Collected data
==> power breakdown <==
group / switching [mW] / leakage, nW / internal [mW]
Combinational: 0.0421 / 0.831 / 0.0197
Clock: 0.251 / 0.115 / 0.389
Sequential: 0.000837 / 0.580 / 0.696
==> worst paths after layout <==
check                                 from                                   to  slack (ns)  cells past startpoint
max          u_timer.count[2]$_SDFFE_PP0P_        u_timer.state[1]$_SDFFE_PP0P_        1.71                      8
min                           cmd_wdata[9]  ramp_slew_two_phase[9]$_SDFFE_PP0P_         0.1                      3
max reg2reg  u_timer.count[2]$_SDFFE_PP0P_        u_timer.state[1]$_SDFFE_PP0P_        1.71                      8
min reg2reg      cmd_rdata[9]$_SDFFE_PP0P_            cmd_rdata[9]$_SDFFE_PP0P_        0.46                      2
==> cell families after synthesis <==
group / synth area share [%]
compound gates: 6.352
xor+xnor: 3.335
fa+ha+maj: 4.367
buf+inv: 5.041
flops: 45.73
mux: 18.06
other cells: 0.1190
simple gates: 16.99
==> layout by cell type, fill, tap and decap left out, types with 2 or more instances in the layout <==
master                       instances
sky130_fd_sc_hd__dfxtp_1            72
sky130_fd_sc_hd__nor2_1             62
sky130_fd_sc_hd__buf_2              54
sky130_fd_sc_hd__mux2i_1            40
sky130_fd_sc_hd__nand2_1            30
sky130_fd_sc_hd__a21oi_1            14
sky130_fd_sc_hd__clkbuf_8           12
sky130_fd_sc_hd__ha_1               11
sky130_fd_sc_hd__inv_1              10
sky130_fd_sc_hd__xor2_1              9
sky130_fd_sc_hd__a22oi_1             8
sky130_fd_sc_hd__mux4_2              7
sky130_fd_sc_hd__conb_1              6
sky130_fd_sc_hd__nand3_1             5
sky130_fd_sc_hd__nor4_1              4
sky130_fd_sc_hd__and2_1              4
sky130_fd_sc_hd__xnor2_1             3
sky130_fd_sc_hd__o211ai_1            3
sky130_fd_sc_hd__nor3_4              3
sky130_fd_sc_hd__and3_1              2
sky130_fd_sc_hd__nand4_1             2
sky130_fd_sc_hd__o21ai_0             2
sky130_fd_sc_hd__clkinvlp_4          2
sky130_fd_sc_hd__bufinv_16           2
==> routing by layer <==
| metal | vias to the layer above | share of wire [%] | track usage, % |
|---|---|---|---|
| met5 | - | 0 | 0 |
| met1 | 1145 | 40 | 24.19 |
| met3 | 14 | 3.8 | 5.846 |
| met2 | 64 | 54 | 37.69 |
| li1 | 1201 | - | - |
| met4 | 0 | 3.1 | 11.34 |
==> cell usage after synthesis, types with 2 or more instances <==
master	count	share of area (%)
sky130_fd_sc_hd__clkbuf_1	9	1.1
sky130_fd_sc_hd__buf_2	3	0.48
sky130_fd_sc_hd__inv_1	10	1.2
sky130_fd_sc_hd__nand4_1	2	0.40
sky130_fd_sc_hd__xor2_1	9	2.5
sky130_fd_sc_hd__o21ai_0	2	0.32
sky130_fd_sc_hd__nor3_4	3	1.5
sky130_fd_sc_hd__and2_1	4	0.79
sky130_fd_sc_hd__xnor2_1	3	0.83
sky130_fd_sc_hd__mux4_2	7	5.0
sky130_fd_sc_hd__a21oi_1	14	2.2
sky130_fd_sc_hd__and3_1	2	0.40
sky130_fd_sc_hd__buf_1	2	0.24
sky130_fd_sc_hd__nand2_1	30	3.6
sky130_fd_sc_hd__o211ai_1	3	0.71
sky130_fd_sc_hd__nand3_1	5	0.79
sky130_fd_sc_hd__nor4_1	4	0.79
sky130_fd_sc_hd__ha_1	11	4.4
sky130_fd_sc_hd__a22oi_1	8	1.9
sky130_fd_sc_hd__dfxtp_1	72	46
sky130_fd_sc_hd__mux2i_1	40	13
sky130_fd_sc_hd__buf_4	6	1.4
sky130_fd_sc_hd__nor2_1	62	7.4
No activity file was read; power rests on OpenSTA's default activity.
`src/hw/bcx_pkg.sv`:
```
// Package for the bit, residual, translate and list-add execution datapath
package bcx_pkg;

	// Opcodes handled by the datapath
	localparam logic [7:0] OP_TEST_BIT = 8'h74;
	localparam logic [7:0] OP_SET_BIT = 8'h75;
	localparam logic [7:0] OP_CLEAR_BIT = 8'h76;
	localparam logic [7:0] OP_INVERT_BIT = 8'h77;
	localparam logic [7:0] OP_CHECK_TWELVE = 8'h5e;
	localparam logic [7:0] OP_CHECK_SIXTEEN = 8'h5f;
	localparam logic [7:0] OP_TRANSLATE = 8'he7;
	localparam logic [7:0] OP_LIST_TOP = 8'h64;
	localparam logic [7:0] OP_LIST_BOTTOM = 8'h65;

	// Reflected generator constants and bit counts for the residuals
	localparam logic [15:0] POLY_TWELVE = 16'h0f01;
	localparam logic [15:0] POLY_SIXTEEN = 16'ha001;
	localparam logic [3:0] BITS_TWELVE = 4'h6;
	localparam logic [3:0] BITS_SIXTEEN = 4'h8;

	// Condition code patterns (C V G L)
	localparam logic [3:0] CC_ZERO = 4'h0;
	localparam logic [3:0] CC_GREATER = 4'h2;
	localparam logic [3:0] CC_OVERFLOW = 4'h4;

	// List header layout: byte offsets from the list base
	localparam logic [23:0] HDR_SLOTS_OFS = 24'h000000;
	localparam logic [23:0] HDR_USED_OFS = 24'h000002;
	localparam logic [23:0] HDR_TOP_OFS = 24'h000004;
	localparam logic [23:0] HDR_BOTTOM_OFS = 24'h000006;
	localparam logic [23:0] LIST_SLOT0_OFS = 24'h000008;

	// Memory access sizes
	typedef enum logic [1:0] {
		SZ_BYTE = 2'h0,
		SZ_HALF = 2'h1,
		SZ_WORD = 2'h2
	} bcx_size_type;

	// Request from the processor
	typedef struct packed {
		logic [7:0] opcode;
		logic [31:0] operand;
		logic [23:0] address;
	} bcx_cmd_type;

	// Memory request toward main memory
	typedef struct packed {
		logic write;
		bcx_size_type size;
		logic [23:0] address;
		logic [31:0] data;
	} bcx_mem_type;

	// Result returned to the processor
	typedef struct packed {
		logic [3:0] cc;
		logic ccWrite;
		logic [31:0] regValue;
		logic regWrite;
		logic [23:0] branchTarget;
		logic branch;
	} bcx_result_type;

endpackage

```
`src/hw/bcx_exec.sv`:
```
// Execution datapath for bit, residual, translate and list-add operations
//
// Behaviour
// - Register value is bit offset from operand byte address, bit 0 leftmost.
// - Test bit reports bit state in condition code, changes nothing.
// - Set bit writes the addressed bit to one, others unchanged.
// - Clear bit forces the addressed bit to zero, others unchanged.
// - Invert bit complements the addressed bit, others unchanged.
// - Bit operations give code 0010 if bit was one, else 0000.
// - Residual ops fold register bits 24:31 into memory halfword, write back.
// - Twelve-bit residual uses six low character bits and constant 0f01.
// - Sixteen-bit residual uses all eight character bits and constant a001.
// - Residual ops leave register and condition code unchanged.
// - Read table pointer; 256 halfword entries indexed by twice character.
// - Entry bit 0 set loads entry bits 8:15 zero-extended into register.
// - Entry bit 0 clear branches to entry bits 1:15 shifted left one.
// - Tally equal to slot count: overflow set, nothing inserted.
// - Otherwise tally increments, pointer updates, register word is stored.
// - Top add decrements top pointer, wrapping zero to maximum slot.
// - Bottom add stores at bottom pointer, then increments with wrap.
// - List code 0100 on overflow, else 0000; header after element.
`timescale 1ns/1ps

module bcx_exec (
	input wire logic core_clk,
	input wire logic resetn,
	input wire bcx_pkg::bcx_cmd_type cmd,
	input wire logic cmdValid,
	output logic cmdReady,
	output bcx_pkg::bcx_mem_type memReq,
	output logic memValid,
	input wire logic memReady,
	input wire logic [31:0] memReadData,
	input wire logic memReadValid,
	output bcx_pkg::bcx_result_type result,
	output logic resultValid
);
	import bcx_pkg::*;

	typedef enum logic [8:0] {
		ST_IDLE = 9'h001,
		ST_READ = 9'h002,
		ST_WAIT = 9'h004,
		ST_READ2 = 9'h008,
		ST_WAIT2 = 9'h010,
		ST_HDR = 9'h020,
		ST_WAITH = 9'h040,
		ST_WRITE = 9'h080,
		ST_DONE = 9'h100
	} bcx_state_type;

	bcx_state_type state_reg, state_next;
	bcx_cmd_type cmd_reg, cmd_next;
	bcx_mem_type mem_reg, mem_next;
	logic memValid_reg, memValid_next;
	bcx_result_type res_reg, res_next;
	logic resValid_reg, resValid_next;
	logic [31:0] word_reg, word_next;
	logic [15:0] slots_reg, slots_next;
	logic [15:0] used_reg, used_next;
	logic [15:0] top_reg, top_next;
	logic [15:0] bottom_reg, bottom_next;
	logic [2:0] step_reg, step_next;

	// Derived values for the bit, residual and list operations
	logic [23:0] byteAddr;
	logic [2:0] bitPos;
	logic oldBit;
	logic [7:0] bitMask;
	logic [7:0] newByte;
	logic isBitOp, isCheck, isList, isTop;
	logic [15:0] residual;
	logic [15:0] newTop, newBottom, slotIndex;

	assign isBitOp = (cmd_reg.opcode[7:2] == OP_TEST_BIT[7:2]);
	assign isCheck = (cmd_reg.opcode == OP_CHECK_TWELVE) ||
		(cmd_reg.opcode == OP_CHECK_SIXTEEN);
	assign isList = (cmd_reg.opcode == OP_LIST_TOP) ||
		(cmd_reg.opcode == OP_LIST_BOTTOM);
	assign isTop = (cmd_reg.opcode == OP_LIST_TOP);

	// Byte holding the bit and its left-to-right position
	assign byteAddr = cmd_reg.address + cmd_reg.operand[26:3];
	assign bitPos = cmd_reg.operand[2:0];
	assign bitMask = 8'h80 >> bitPos;
	assign oldBit = |(word_reg[7:0] & bitMask);

	// Modified byte for set, clear and invert
	always_comb begin
		case (cmd_reg.opcode)
			OP_SET_BIT: newByte = word_reg[7:0] | bitMask;
			OP_CLEAR_BIT: newByte = word_reg[7:0] & ~bitMask;
			OP_INVERT_BIT: newByte = word_reg[7:0] ^ bitMask;
			default: newByte = word_reg[7:0];
		endcase
	end

	// Reflected residual fold, one bit of the character per step
	always_comb begin
		logic [15:0] r;
		logic [15:0] poly;
		logic [3:0] count;
		logic [7:0] ch;
		r = word_reg[15:0];
		poly = (cmd_reg.opcode == OP_CHECK_TWELVE) ?
			POLY_TWELVE : POLY_SIXTEEN;
		count = (cmd_reg.opcode == OP_CHECK_TWELVE) ?
			BITS_TWELVE : BITS_SIXTEEN;
		ch = (cmd_reg.opcode == OP_CHECK_TWELVE) ?
			{2'h0, cmd_reg.operand[5:0]} : cmd_reg.operand[7:0];
		r = r ^ {8'h00, ch};
		for (int i = 0; i < 8; i++) begin
			if (4'(i) < count) begin
				if (r[0]) begin
					r = (r >> 1) ^ poly;
				end else begin
					r = r >> 1;
				end
			end
		end
		residual = r;
	end

	// List pointer arithmetic with wrap
	assign newTop = (top_reg == 16'h0000) ? (slots_reg - 16'h0001) :
		(top_reg - 16'h0001);
	assign newBottom = ((bottom_reg + 16'h0001) > (slots_reg - 16'h0001)) ?
		16'h0000 : (bottom_reg + 16'h0001);
	assign slotIndex = isTop ? newTop : bottom_reg;

	// Sequencer: memory reads, compute, writes, result
	always_comb begin
		state_next = state_reg;
		cmd_next = cmd_reg;
		mem_next = mem_reg;
		memValid_next = memValid_reg;
		res_next = res_reg;
		resValid_next = 1'b0;
		word_next = word_reg;
		slots_next = slots_reg;
		used_next = used_reg;
		top_next = top_reg;
		bottom_next = bottom_reg;
		step_next = step_reg;
		if (memValid_reg && memReady) begin
			memValid_next = 1'b0;
		end
		case (state_reg)
			ST_IDLE: begin
				if (cmdValid) begin
					cmd_next = cmd;
					step_next = 3'h0;
					res_next = '0;
					state_next = ST_READ;
				end
			end
			ST_READ: begin
				// First read: bit byte, residual, table pointer or header
				memValid_next = 1'b1;
				mem_next.write = 1'b0;
				mem_next.data = 32'h00000000;
				if (isBitOp) begin
					mem_next.size = SZ_BYTE;
					mem_next.address = byteAddr;
				end else if (isCheck) begin
					mem_next.size = SZ_HALF;
					mem_next.address = cmd_reg.address;
				end else begin
					mem_next.size = SZ_WORD;
					mem_next.address = cmd_reg.address + (isList ?
						HDR_SLOTS_OFS : 24'h000000);
				end
				state_next = ST_WAIT;
			end
			ST_WAIT: begin
				if (memReadValid) begin
					word_next = memReadData;
					if (isList) begin
						slots_next = memReadData[31:16];
						used_next = memReadData[15:0];
						state_next = ST_HDR;
					end else if (isBitOp || isCheck) begin
						state_next = ST_WRITE;
					end else begin
						state_next = ST_READ2;
					end
				end
			end
			ST_READ2: begin
				// Table entry at pointer plus twice the character
				memValid_next = 1'b1;
				mem_next.write = 1'b0;
				mem_next.size = SZ_HALF;
				mem_next.address = word_reg[23:0] +
					{15'h0000, cmd_reg.operand[7:0], 1'b0};
				state_next = ST_WAIT2;
			end
			ST_WAIT2: begin
				if (memReadValid) begin
					if (memReadData[15]) begin
						res_next.regValue = {24'h000000, memReadData[7:0]};
						res_next.regWrite = 1'b1;
					end else begin
						res_next.branchTarget =
							{8'h00, memReadData[14:0], 1'b0};
						res_next.branch = 1'b1;
					end
					state_next = ST_DONE;
				end
			end
			ST_HDR: begin
				// Second header word holds the two pointers
				if (step_reg == 3'h0) begin
					memValid_next = 1'b1;
					mem_next.write = 1'b0;
					mem_next.size = SZ_WORD;
					mem_next.address = cmd_reg.address + HDR_TOP_OFS;
					step_next = 3'h1;
					state_next = ST_WAITH;
				end else if (used_reg == slots_reg) begin
					res_next.cc = CC_OVERFLOW;
					res_next.ccWrite = 1'b1;
					state_next = ST_DONE;
				end else begin
					state_next = ST_WRITE;
				end
			end
			ST_WAITH: begin
				if (memReadValid) begin
					top_next = memReadData[31:16];
					bottom_next = memReadData[15:0];
					state_next = ST_HDR;
				end
			end
			ST_WRITE: begin
				// Writes issue one at a time once memory took the last one
				if (!memValid_reg || memReady) begin
					memValid_next = 1'b1;
					mem_next.write = 1'b1;
					state_next = ST_WRITE;
					if (isBitOp) begin
						res_next.cc = oldBit ? CC_GREATER : CC_ZERO;
						res_next.ccWrite = 1'b1;
						if (cmd_reg.opcode == OP_TEST_BIT) begin
							memValid_next = 1'b0;
						end else begin
							mem_next.size = SZ_BYTE;
							mem_next.address = byteAddr;
							mem_next.data = {24'h000000, newByte};
						end
						state_next = ST_DONE;
					end else if (isCheck) begin
						// Register and code untouched
						mem_next.size = SZ_HALF;
						mem_next.address = cmd_reg.address;
						mem_next.data = {16'h0000, residual};
						state_next = ST_DONE;
					end else begin
						step_next = step_reg + 3'h1;
						case (step_reg)
							3'h1: begin
								// Element first, header afterwards
								mem_next.size = SZ_WORD;
								mem_next.address = cmd_reg.address +
									LIST_SLOT0_OFS + {6'h00, slotIndex, 2'h0};
								mem_next.data = cmd_reg.operand;
							end
							3'h2: begin
								mem_next.size = SZ_HALF;
								mem_next.address = cmd_reg.address + HDR_USED_OFS;
								mem_next.data = {16'h0000, used_reg + 16'h0001};
							end
							default: begin
								mem_next.size = SZ_HALF;
								mem_next.address = cmd_reg.address +
									(isTop ? HDR_TOP_OFS : HDR_BOTTOM_OFS);
								mem_next.data = {16'h0000,
									isTop ? newTop : newBottom};
								res_next.cc = CC_ZERO;
								res_next.ccWrite = 1'b1;
								state_next = ST_DONE;
							end
						endcase
					end
				end
			end
			ST_DONE: begin
				// Result waits until the last write is taken
				if (!memValid_reg || memReady) begin
					resValid_next = 1'b1;
					state_next = ST_IDLE;
				end
			end
			default: state_next = ST_IDLE;
		endcase
	end

	// State registers
	always_ff @(posedge core_clk or negedge resetn) begin
		if (!resetn) begin
			state_reg <= ST_IDLE;
			cmd_reg <= '0;
			mem_reg <= '0;
			memValid_reg <= 1'b0;
			res_reg <= '0;
			resValid_reg <= 1'b0;
			word_reg <= 32'h00000000;
			slots_reg <= 16'h0000;
			used_reg <= 16'h0000;
			top_reg <= 16'h0000;
			bottom_reg <= 16'h0000;
			step_reg <= 3'h0;
		end else begin
			state_reg <= state_next;
			cmd_reg <= cmd_next;
			mem_reg <= mem_next;
			memValid_reg <= memValid_next;
			res_reg <= res_next;
			resValid_reg <= resValid_next;
			word_reg <= word_next;
			slots_reg <= slots_next;
			used_reg <= used_next;
			top_reg <= top_next;
			bottom_reg <= bottom_next;
			step_reg <= step_next;
		end
	end

	assign cmdReady = (state_reg == ST_IDLE);
	assign memReq = mem_reg;
	assign memValid = memValid_reg;
	assign result = res_reg;
	assign resultValid = resValid_reg;

endmodule

```
`src/logic/bpb_pkg.sv`:
```
// holds constants and types shared by the bank configuration block
// assumes one 200 MHz clock and byte-wide register access by offset
package bpb_pkg;

  // ---------------------------------------------------------------
  // register offsets and widths
  // ---------------------------------------------------------------
  localparam int          REG_W             = 8;
  localparam logic [7:0]  OFS_PWM_B         = 8'h14;
  localparam logic [7:0]  OFS_PWM_C         = 8'h15;
  localparam logic [7:0]  OFS_BRIGHT_A      = 8'h16;
  localparam logic [7:0]  OFS_BRIGHT_B      = 8'h18;

  // ---------------------------------------------------------------
  // field layouts, masks and reset values
  // ---------------------------------------------------------------
  localparam int          NUM_ZONES         = 5;
  localparam int          NUM_SINKS         = 3;
  localparam int          NUM_PWM_BANKS     = 2;
  localparam int          PWM_SEL_BIT       = 0;
  localparam int          PWM_POL_BIT       = 1;
  localparam int          PWM_ZONE_LSB      = 2;
  localparam int          BRT_CTL_BIT       = 0;
  localparam int          BRT_MAP_BIT       = 1;
  localparam int          BRT_PTR_LSB       = 2;
  localparam logic [7:0]  PWM_WR_MASK       = 8'h7F;
  localparam logic [7:0]  BRT_WR_MASK       = 8'h1F;
  localparam logic [6:0]  PWM_RESET         = 7'h02;
  localparam logic [4:0]  BRT_RESET         = 5'h11;
  localparam logic [2:0]  MAX_ZONE          = 3'h4;
  localparam logic [2:0]  TARGET_FOUR       = 3'h4;

  // sink bank assignment codes, upper bit set means bank c
  localparam logic [1:0]  ASSIGN_BANK_A     = 2'h0;
  localparam logic [1:0]  ASSIGN_BANK_B     = 2'h1;

  // ---------------------------------------------------------------
  // carriers
  // ---------------------------------------------------------------
  typedef struct packed {
    logic [NUM_ZONES-1:0] zoneEnable;   // bit 0 is zone 0
    logic                 polarityHigh;
    logic                 selectSecond;
  } bpb_pwm_cfg_t;

  typedef struct packed {
    logic [2:0] pointer;
    logic       linearMap;
    logic       i2cControl;
  } bpb_bright_cfg_t;

  typedef struct packed {
    logic       pwmGate;
    logic       i2cControl;
    logic       linearMap;
    logic [2:0] target;
  } bpb_sink_ctl_t;

endpackage : bpb_pkg

```
`src/logic/bpb_pwm_gate.sv`:
```
// holds the per-bank pulse input selection, polarity and zone gating
// assumes pulse inputs are already synchronised to sys_clk
`timescale 1ns/1ps
`default_nettype none
module bpb_pwm_gate
  import bpb_pkg::*;
(
  input  wire logic         sys_clk,
  input  wire logic         nrst,
  input  wire bpb_pwm_cfg_t cfg,
  input  wire logic         pulseOne,
  input  wire logic         pulseTwo,
  input  wire logic [2:0]   ambientZone,
  output logic              gatedPulse
);

  // ---------------------------------------------------------------
  // gating
  // ---------------------------------------------------------------
  logic gated_reg;
  logic gated_next;
  logic srcPulse;
  logic actPulse;
  logic zoneOn;

  // disabled zone leaves current ungated (full on), never forced off
  always_comb begin
    srcPulse   = cfg.selectSecond ? pulseTwo : pulseOne;
    actPulse   = cfg.polarityHigh ? srcPulse : ~srcPulse;
    zoneOn     = (ambientZone <= MAX_ZONE) &&
                 cfg.zoneEnable[ambientZone];
    gated_next = zoneOn ? actPulse : 1'b1;
  end

  always_ff @(posedge sys_clk) begin
    if (!nrst) begin
      gated_reg <= 1'b1;
    end else begin
      gated_reg <= gated_next;
    end
  end

  assign gatedPulse = gated_reg;

endmodule // bpb_pwm_gate
`default_nettype wire

```
`src/logic/bpb_config_bank.sv`:
```
// holds the bank pulse mapping and brightness configuration registers
// assumes a byte register port decoded upstream, one clock domain
//
// What this block does
// - bank b bit 0 picks pulse input
// - bank c bit 0 picks pulse input
// - bit 1 sets pulse polarity, high default
// - five zone enable bits, all off default
// - bank a bit 0: sensing or i2c
// - bank b bit 0: sensing or i2c
// - bit 1 exponential or linear current mapping
// - bank a pointer picks target, 1xx four
// - bank b pointer decodes the same way
// - pointer used only under i2c control
// - each sink follows its assigned bank
`timescale 1ns/1ps
`default_nettype none
module bpb_config_bank
  import bpb_pkg::*;
(
  input  wire logic                      sys_clk,
  input  wire logic                      nrst,
  input  wire logic                      regWrEn,
  input  wire logic                      regRdEn,
  input  wire logic [7:0]                regAddr,
  input  wire logic [7:0]                regWrData,
  output logic [7:0]                     regRdData,
  output logic                           regRdValid,
  input  wire logic                      firstPulseInput,
  input  wire logic                      secondPulseInput,
  input  wire logic [2:0]                ambientZone,
  input  wire logic [5:0]                sinkAssign,
  input  wire logic                      bankAPulse,
  input  wire bpb_bright_cfg_t           bankCBright,
  output bpb_sink_ctl_t [NUM_SINKS-1:0]  sinkCtl
);

  // ---------------------------------------------------------------
  // configuration registers
  // ---------------------------------------------------------------
  bpb_pwm_cfg_t    pwmB_reg,    pwmB_next;
  bpb_pwm_cfg_t    pwmC_reg,    pwmC_next;
  bpb_bright_cfg_t brightA_reg, brightA_next;
  bpb_bright_cfg_t brightB_reg, brightB_next;
  logic [7:0]      pwmWrVal;
  logic [7:0]      brtWrVal;

  // unused upper bits are masked away, so they never store
  always_comb begin
    pwmWrVal     = regWrData & PWM_WR_MASK;
    brtWrVal     = regWrData & BRT_WR_MASK;
    pwmB_next    = pwmB_reg;
    pwmC_next    = pwmC_reg;
    brightA_next = brightA_reg;
    brightB_next = brightB_reg;
    if (regWrEn) begin
      unique case (regAddr)
        OFS_PWM_B:    pwmB_next    = pwmWrVal[6:0];
        OFS_PWM_C:    pwmC_next    = pwmWrVal[6:0];
        OFS_BRIGHT_A: brightA_next = brtWrVal[4:0];
        OFS_BRIGHT_B: brightB_next = brtWrVal[4:0];
        default:      ;
      endcase
    end
  end

  // reset values give i2c control, exponential map, target four
  always_ff @(posedge sys_clk) begin
    if (!nrst) begin
      pwmB_reg    <= PWM_RESET;
      pwmC_reg    <= PWM_RESET;
      brightA_reg <= BRT_RESET;
      brightB_reg <= BRT_RESET;
    end else begin
      pwmB_reg    <= pwmB_next;
      pwmC_reg    <= pwmC_next;
      brightA_reg <= brightA_next;
      brightB_reg <= brightB_next;
    end
  end

  // ---------------------------------------------------------------
  // register read port
  // ---------------------------------------------------------------
  logic [7:0] rdData_reg,  rdData_next;
  logic       rdValid_reg, rdValid_next;

  // one cycle latency; unmapped offsets answer zero
  always_comb begin
    rdValid_next = regRdEn;
    rdData_next  = rdData_reg;
    if (regRdEn) begin
      unique case (regAddr)
        OFS_PWM_B:    rdData_next = {1'b0, pwmB_reg};
        OFS_PWM_C:    rdData_next = {1'b0, pwmC_reg};
        OFS_BRIGHT_A: rdData_next = {3'h0, brightA_reg};
        OFS_BRIGHT_B: rdData_next = {3'h0, brightB_reg};
        default:      rdData_next = 8'h00;
      endcase
    end
  end

  always_ff @(posedge sys_clk) begin
    if (!nrst) begin
      rdData_reg  <= 8'h00;
      rdValid_reg <= 1'b0;
    end else begin
      rdData_reg  <= rdData_next;
      rdValid_reg <= rdValid_next;
    end
  end

  assign regRdData  = rdData_reg;
  assign regRdValid = rdValid_reg;

  // ---------------------------------------------------------------
  // pulse pin synchronisers
  // ---------------------------------------------------------------
  logic [1:0] pinMeta_reg, pinMeta_next;
  logic [1:0] pinSync_reg, pinSync_next;

  // meta stage feeds only the sync stage
  always_comb begin
    pinMeta_next = {secondPulseInput, firstPulseInput};
    pinSync_next = pinMeta_reg;
  end

  always_ff @(posedge sys_clk) begin
    if (!nrst) begin
      pinMeta_reg <= 2'h0;
      pinSync_reg <= 2'h0;
    end else begin
      pinMeta_reg <= pinMeta_next;
      pinSync_reg <= pinSync_next;
    end
  end

  // ---------------------------------------------------------------
  // per-bank pulse gating, index 0 is bank b, 1 is bank c
  // ---------------------------------------------------------------
  bpb_pwm_cfg_t pwmCfgArr [NUM_PWM_BANKS];
  logic [NUM_PWM_BANKS-1:0] gatedArr;

  assign pwmCfgArr[0] = pwmB_reg;
  assign pwmCfgArr[1] = pwmC_reg;

  genvar gb;
  generate
    for (gb = 0; gb < NUM_PWM_BANKS; gb++) begin : g_bank
      bpb_pwm_gate u_gate (
        .sys_clk     (sys_clk),
        .nrst        (nrst),
        .cfg         (pwmCfgArr[gb]),
        .pulseOne    (pinSync_reg[0]),
        .pulseTwo    (pinSync_reg[1]),
        .ambientZone (ambientZone),
        .gatedPulse  (gatedArr[gb])
      );
    end
  endgenerate

  // ---------------------------------------------------------------
  // sink routing
  // ---------------------------------------------------------------
  // pointer 1xx collapses to target four, lower codes pass through
  function automatic logic [2:0] decodeTarget(input logic [2:0] ptr);
    decodeTarget = ptr[2] ? TARGET_FOUR : {1'b0, ptr[1:0]};
  endfunction

  genvar gs;
  generate
    for (gs = 0; gs < NUM_SINKS; gs++) begin : g_sink
      bpb_sink_ctl_t   ctl_reg, ctl_next;
      bpb_bright_cfg_t brt;
      logic            pwm;
      logic [1:0]      asg;

      // bank a pulse comes gated from elsewhere, three cycles less latency than banks b and c
      always_comb begin
        asg = sinkAssign[2*gs +: 2];
        if (asg == ASSIGN_BANK_A) begin
          brt = brightA_reg;
          pwm = bankAPulse;
        end else if (asg == ASSIGN_BANK_B) begin
          brt = brightB_reg;
          pwm = gatedArr[0];
        end else begin
          brt = bankCBright;
          pwm = gatedArr[1];
        end
        ctl_next.pwmGate    = pwm;
        ctl_next.i2cControl = brt.i2cControl;
        ctl_next.linearMap  = brt.linearMap;
        // sensing mode follows the live zone, pointer unused
        ctl_next.target     = brt.i2cControl ?
                              decodeTarget(brt.pointer) :
                              ambientZone;
      end

      always_ff @(posedge sys_clk) begin
        if (!nrst) begin
          ctl_reg <= '0;
        end else begin
          ctl_reg <= ctl_next;
        end
      end

      assign sinkCtl[gs] = ctl_reg;
    end
  endgenerate

  logic zoneOnB;
  logic zoneOnC;
  assign zoneOnB = (ambientZone <= MAX_ZONE) &&
                   pwmB_reg.zoneEnable[ambientZone];
  assign zoneOnC = (ambientZone <= MAX_ZONE) &&
                   pwmC_reg.zoneEnable[ambientZone];
endmodule // bpb_config_bank
`default_nettype wire

```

* _Your instructions_:
Every line that contains the string "synthesis" should be copied from the entries.

* _Exercise solution_:
==> cell families after synthesis <==
==> cell usage after synthesis, types with 2 or more instances <==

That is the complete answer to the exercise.